Modulation of human chondrocyte metabolism by recombinant human interferon gamma: in-vitro effects on basal and IL-1-stimulated proteinase production, cartilage degradation and DNA synthesis.
Andrews HJ., Bunning RA., Dinarello CA., Russell RG.
Human articular chondrocytes in monolayer culture and fragments of human articular cartilage were treated with recombinant human interferon gamma (IFN-gamma) both alone and in combination with interleukin 1 (IL-1). IFN-gamma alone inhibits metalloproteinase production, as measured in the caseinase assay, and decreases glycosaminoglycan release from cartilage fragments in culture. The synthesis of DNA, as measured by [3H]thymidine incorporation, is stimulated by IFN-gamma.
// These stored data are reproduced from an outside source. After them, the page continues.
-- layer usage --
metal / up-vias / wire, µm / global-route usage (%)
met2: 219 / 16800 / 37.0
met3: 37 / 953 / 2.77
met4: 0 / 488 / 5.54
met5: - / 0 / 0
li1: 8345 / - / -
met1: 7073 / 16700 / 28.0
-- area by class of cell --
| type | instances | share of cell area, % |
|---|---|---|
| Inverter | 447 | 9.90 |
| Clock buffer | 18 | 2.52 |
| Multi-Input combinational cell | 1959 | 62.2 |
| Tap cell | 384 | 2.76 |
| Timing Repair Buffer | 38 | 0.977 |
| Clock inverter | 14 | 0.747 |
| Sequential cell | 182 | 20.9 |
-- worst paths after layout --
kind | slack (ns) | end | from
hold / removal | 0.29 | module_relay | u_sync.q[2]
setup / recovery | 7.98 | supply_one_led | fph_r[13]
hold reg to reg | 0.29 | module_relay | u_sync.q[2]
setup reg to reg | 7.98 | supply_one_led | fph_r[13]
--- src/cal_trig_pkg.sv ---
// Shared constants, types and register map of the calibration status block.
package cal_trig_pkg;

  ////////////////////////////////////////////////////////////////////////////
  // Bus geometry: each register takes one aligned 32-bit word.
  localparam int DATA_W = 32;
  localparam int ADDR_W = 10;
  localparam int IDX_W  = 8;

  // Register indices; the byte address is four times the index.
  localparam logic [IDX_W-1:0] IDX_CONTROL    = 8'h61;
  localparam logic [IDX_W-1:0] IDX_CONFIG     = 8'h62;
  localparam logic [IDX_W-1:0] IDX_STOP       = 8'h69;
  localparam logic [IDX_W-1:0] IDX_STATUS     = 8'h6a;
  localparam logic [IDX_W-1:0] IDX_PIN_CFG    = 8'h6b;
  localparam logic [IDX_W-1:0] IDX_SOFT_TRIG  = 8'h6c;
  localparam logic [IDX_W-1:0] IDX_LOW_POWER  = 8'h6e;
  localparam logic [IDX_W-1:0] IDX_IRQ_STATUS = 8'h74;
  localparam logic [IDX_W-1:0] IDX_IRQ_CLEAR  = 8'h75;
  localparam logic [IDX_W-1:0] IDX_IRQ_ENABLE = 8'h76;

  ////////////////////////////////////////////////////////////////////////////
  // Field positions.
  localparam int POS_CAL_EN    = 0;
  localparam int POS_FG_RUN    = 0;
  localparam int POS_BG_EN     = 1;
  localparam int POS_STOP_REQ  = 0;
  localparam int POS_TRIG_SEL  = 0;
  localparam int POS_PIN_SEL   = 1;
  localparam int POS_SOFT_TRIG = 0;
  localparam int POS_LP_EN     = 0;
  localparam int POS_SLEEP_UNTIL_TRIGGER_MODE   = 1;

  // Reset values.
  localparam logic [7:0] RST_CONTROL   = 8'h01;
  localparam logic [7:0] RST_CONFIG    = 8'h01;
  localparam logic [7:0] RST_STOP      = 8'h00;
  localparam logic [7:0] RST_PIN_CFG   = 8'h00;
  localparam logic [7:0] RST_SOFT_TRIG = 8'h01;
  localparam logic [7:0] RST_LOW_POWER = 8'h88;

  // Interrupt bits.
  localparam int IRQ_W       = 3;
  localparam int IRQ_FG      = 0;
  localparam int IRQ_STOPPED = 1;
  localparam int IRQ_ALARM   = 2;

  // Sequencer timing counts in clock cycles.
  localparam int RESET_CYCLES = 4;
  localparam int FG_CYCLES    = 64;
  localparam int PHASE_CYCLES = 16;

  ////////////////////////////////////////////////////////////////////////////
  // Status pin routing choices.
  typedef enum logic [1:0] {
    PIN_FG      = 2'h0,
    PIN_STOPPED = 2'h1,
    PIN_ALARM   = 2'h2,
    PIN_LOW     = 2'h3
  } pin_sel_t;

  // Status codes reported to software.
  typedef enum logic [2:0] {
    CODE_HOLD    = 3'h0,
    CODE_RESET   = 3'h1,
    CODE_FG      = 3'h2,
    CODE_BG      = 3'h3,
    CODE_STOPPED = 3'h4
  } status_code_t;

  // Sequencer states, one-hot.
  typedef enum logic [4:0] {
    ST_HOLD    = 5'h01,
    ST_RESETV  = 5'h02,
    ST_FG      = 5'h04,
    ST_BG      = 5'h08,
    ST_STOPPED = 5'h10
  } seq_state_t;

  typedef struct packed {
    logic cal_en;
    logic fg_run;
    logic bg_en;
    logic stop_req;
  } cal_cfg_t;

  typedef struct packed {
    status_code_t code;
    logic         stopped;
    logic         foreground_complete_flag;
  } cal_stat_t;

endpackage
Similar effects are seen in the presence of IL-1. Thus, IFN-gamma opposes the stimulatory effect of IL-1 on caseinase production and decreases IL-1-stimulated cartilage degradation, as measured by glycosaminoglycan release. In contrast, IFN-gamma has no effect on IL-1-stimulated prostaglandin production, and acts synergistically with IL-1 to cause a large stimulation of DNA synthesis. These results show that IFN-gamma has a number of effects on articular chondrocytes in-vitro and suggest a possible role for IFN-gamma in limiting cartilage degradation in inflammatory joint conditions.